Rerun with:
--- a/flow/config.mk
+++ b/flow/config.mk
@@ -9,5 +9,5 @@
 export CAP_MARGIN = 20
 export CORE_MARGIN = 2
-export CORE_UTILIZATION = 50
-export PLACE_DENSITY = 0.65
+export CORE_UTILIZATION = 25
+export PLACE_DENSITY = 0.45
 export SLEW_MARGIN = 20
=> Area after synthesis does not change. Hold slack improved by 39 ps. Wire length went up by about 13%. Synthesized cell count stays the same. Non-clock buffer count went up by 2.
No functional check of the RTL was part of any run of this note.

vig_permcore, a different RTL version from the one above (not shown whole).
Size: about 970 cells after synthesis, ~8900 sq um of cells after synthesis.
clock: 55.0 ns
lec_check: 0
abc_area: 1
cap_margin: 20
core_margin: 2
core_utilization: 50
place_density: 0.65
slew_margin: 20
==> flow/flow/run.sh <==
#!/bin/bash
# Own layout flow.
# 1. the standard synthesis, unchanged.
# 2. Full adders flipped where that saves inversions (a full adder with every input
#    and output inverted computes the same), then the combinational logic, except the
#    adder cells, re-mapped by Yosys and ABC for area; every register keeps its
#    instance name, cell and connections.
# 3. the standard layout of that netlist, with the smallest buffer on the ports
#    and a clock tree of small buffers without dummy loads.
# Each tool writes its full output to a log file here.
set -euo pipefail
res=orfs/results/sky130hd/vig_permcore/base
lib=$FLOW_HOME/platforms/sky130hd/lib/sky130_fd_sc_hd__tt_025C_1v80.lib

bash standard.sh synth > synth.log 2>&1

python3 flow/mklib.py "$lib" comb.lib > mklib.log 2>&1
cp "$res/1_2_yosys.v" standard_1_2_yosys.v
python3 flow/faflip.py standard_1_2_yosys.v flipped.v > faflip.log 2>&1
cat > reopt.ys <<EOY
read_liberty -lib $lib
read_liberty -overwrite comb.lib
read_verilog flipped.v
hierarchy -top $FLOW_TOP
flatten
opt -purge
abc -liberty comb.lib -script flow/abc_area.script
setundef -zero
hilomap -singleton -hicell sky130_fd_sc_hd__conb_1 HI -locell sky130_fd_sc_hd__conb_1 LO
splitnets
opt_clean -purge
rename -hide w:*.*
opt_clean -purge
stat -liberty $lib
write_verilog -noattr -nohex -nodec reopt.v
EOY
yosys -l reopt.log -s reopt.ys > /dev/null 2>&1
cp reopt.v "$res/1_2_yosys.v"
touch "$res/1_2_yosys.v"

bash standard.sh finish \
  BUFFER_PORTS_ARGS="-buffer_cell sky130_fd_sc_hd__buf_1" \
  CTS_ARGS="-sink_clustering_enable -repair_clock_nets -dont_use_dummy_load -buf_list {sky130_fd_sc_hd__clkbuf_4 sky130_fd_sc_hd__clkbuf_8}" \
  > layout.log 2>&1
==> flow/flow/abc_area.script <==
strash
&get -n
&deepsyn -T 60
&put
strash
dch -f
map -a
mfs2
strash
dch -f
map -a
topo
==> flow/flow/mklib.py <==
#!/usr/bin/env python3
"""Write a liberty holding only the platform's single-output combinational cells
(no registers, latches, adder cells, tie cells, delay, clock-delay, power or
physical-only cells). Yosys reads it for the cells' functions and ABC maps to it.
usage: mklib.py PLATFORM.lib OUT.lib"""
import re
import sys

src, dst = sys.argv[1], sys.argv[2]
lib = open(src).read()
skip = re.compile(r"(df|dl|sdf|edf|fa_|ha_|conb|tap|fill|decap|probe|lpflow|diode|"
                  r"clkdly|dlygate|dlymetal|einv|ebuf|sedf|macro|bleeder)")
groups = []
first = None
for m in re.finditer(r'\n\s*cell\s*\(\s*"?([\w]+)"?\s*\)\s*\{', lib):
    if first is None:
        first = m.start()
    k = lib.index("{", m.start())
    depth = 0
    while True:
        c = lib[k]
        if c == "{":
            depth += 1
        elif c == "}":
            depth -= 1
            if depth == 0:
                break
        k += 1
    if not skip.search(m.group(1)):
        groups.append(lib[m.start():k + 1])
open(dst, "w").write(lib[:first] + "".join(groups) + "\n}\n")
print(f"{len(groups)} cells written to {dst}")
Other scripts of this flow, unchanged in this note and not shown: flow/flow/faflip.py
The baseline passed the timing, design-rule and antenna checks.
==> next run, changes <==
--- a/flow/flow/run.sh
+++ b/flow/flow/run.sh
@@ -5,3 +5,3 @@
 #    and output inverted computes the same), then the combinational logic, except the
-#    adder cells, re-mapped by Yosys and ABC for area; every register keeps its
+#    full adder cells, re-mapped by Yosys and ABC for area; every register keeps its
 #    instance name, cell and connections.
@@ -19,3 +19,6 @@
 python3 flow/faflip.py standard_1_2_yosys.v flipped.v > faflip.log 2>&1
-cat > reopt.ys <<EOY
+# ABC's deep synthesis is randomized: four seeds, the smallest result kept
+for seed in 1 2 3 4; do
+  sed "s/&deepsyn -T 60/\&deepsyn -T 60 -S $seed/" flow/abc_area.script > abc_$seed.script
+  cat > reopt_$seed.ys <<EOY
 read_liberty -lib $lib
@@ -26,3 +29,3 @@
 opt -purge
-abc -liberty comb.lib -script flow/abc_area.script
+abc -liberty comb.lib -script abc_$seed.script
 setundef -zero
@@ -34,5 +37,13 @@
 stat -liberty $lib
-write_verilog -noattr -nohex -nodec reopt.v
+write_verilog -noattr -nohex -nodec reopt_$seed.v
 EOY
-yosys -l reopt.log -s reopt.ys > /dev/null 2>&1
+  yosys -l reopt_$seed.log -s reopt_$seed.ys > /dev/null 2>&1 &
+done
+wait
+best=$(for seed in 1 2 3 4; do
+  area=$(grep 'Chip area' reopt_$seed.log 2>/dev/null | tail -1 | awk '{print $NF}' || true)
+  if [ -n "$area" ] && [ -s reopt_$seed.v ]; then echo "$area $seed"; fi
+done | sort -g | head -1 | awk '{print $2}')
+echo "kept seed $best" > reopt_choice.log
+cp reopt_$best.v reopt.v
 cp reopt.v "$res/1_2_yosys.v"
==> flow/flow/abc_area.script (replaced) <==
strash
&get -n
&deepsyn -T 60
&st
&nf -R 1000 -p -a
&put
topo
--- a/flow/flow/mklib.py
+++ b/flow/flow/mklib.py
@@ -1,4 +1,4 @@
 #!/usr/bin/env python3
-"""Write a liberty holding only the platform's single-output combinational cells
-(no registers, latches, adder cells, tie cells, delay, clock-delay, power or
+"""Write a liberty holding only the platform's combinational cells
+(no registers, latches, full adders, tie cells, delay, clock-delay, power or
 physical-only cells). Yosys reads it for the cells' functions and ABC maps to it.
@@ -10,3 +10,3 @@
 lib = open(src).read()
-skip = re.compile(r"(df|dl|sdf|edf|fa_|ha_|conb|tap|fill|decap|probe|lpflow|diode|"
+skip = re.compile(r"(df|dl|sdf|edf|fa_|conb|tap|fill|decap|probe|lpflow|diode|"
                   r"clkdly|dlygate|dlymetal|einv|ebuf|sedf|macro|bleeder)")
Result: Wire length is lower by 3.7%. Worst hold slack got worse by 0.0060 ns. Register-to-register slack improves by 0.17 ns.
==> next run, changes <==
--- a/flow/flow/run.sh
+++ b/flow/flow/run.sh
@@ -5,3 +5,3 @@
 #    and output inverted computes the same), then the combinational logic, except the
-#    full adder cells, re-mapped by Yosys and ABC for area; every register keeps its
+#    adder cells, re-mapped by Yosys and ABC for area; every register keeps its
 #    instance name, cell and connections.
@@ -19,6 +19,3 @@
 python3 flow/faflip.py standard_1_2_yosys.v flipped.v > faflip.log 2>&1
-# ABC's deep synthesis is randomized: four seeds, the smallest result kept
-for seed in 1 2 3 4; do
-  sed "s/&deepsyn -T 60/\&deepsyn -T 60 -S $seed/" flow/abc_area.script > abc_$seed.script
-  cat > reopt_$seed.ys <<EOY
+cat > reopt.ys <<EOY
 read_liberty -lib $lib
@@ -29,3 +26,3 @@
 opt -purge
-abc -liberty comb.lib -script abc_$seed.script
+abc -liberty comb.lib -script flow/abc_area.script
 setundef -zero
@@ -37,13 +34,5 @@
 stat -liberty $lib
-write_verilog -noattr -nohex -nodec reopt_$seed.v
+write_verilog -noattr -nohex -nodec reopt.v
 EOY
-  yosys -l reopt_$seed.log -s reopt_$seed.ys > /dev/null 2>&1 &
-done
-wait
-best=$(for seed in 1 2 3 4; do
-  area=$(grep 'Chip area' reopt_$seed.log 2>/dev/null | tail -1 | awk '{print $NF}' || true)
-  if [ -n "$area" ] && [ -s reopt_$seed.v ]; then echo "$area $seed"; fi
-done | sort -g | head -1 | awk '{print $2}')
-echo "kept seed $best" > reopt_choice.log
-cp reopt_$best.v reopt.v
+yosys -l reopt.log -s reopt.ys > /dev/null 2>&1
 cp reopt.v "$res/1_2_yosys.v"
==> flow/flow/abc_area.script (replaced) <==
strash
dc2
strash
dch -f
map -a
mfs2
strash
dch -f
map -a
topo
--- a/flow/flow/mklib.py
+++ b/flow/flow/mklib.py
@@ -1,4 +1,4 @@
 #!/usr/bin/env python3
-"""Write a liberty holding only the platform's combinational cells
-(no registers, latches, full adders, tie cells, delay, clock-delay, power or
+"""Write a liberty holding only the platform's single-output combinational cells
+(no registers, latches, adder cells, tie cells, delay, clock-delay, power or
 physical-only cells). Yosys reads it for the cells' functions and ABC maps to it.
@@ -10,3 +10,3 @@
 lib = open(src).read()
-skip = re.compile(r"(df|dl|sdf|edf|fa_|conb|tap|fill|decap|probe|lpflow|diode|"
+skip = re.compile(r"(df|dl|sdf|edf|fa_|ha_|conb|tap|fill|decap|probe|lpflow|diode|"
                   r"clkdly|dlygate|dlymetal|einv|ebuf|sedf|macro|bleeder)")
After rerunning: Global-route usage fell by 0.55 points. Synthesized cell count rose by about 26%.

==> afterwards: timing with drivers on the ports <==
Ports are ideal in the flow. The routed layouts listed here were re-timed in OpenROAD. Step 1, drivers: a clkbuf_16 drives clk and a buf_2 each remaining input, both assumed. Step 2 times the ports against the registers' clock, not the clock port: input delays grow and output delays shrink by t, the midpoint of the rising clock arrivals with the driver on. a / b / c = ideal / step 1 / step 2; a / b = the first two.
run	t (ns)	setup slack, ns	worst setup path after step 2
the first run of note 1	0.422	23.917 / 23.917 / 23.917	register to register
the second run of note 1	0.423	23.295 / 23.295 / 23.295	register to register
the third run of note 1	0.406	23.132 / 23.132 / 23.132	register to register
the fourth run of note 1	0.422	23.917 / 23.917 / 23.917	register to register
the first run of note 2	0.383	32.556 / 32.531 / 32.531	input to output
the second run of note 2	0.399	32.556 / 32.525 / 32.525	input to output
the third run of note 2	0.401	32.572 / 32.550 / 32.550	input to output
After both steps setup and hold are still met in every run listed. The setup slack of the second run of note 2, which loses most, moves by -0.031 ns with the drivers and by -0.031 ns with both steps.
Source: an optimization exercise on an open RTL-to-GDS flow (aim: small area, a short achievable clock period and few clock cycles per item). Production flows keep margins and buffers that such runs may drop. Where RTL was checked, it was by simulation tests only, not by an equivalence proof against the original. The RTL of run 2 was laid out without a check of its function.

--- design/flow/config.mk ---
export PLATFORM = sky130hd
export DESIGN_NAME = srt4_divider
export DESIGN_NICKNAME = srt4_divider
export VERILOG_FILES = /design/flow/design.v
export SDC_FILE = /design/flow/constraint.sdc
export NUM_CORES = 4
export LEC_CHECK = 0
export ABC_AREA = 1
export CAP_MARGIN = 20
export CORE_MARGIN = 2
export CORE_UTILIZATION = 50
export SETUP_SLACK_MARGIN = 5
export SLEW_MARGIN = 20
--- design/flow/constraint.sdc ---
create_clock -name core_clock -period 10.0 [get_ports {clk}]
set_input_delay 2.0000 -clock core_clock [delete_from_list [all_inputs] [get_ports {clk}]]
set_output_delay 2.0000 -clock core_clock [all_outputs]
set_load 0.01 [all_outputs]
**********
WORK REQUEST:
All lines from the beginning of the listing through the one with "# 1. the standard synthesis, unchanged." are to be restated word for word, and only those.

ANSWER SPACE:
Rerun with:
--- a/flow/config.mk
+++ b/flow/config.mk
@@ -9,5 +9,5 @@
 export CAP_MARGIN = 20
 export CORE_MARGIN = 2
-export CORE_UTILIZATION = 50
-export PLACE_DENSITY = 0.65
+export CORE_UTILIZATION = 25
+export PLACE_DENSITY = 0.45
 export SLEW_MARGIN = 20
=> Area after synthesis does not change. Hold slack improved by 39 ps. Wire length went up by about 13%. Synthesized cell count stays the same. Non-clock buffer count went up by 2.
No functional check of the RTL was part of any run of this note.

vig_permcore, a different RTL version from the one above (not shown whole).
Size: about 970 cells after synthesis, ~8900 sq um of cells after synthesis.
clock: 55.0 ns
lec_check: 0
abc_area: 1
cap_margin: 20
core_margin: 2
core_utilization: 50
place_density: 0.65
slew_margin: 20
==> flow/flow/run.sh <==
#!/bin/bash
# Own layout flow.
# 1. the standard synthesis, unchanged.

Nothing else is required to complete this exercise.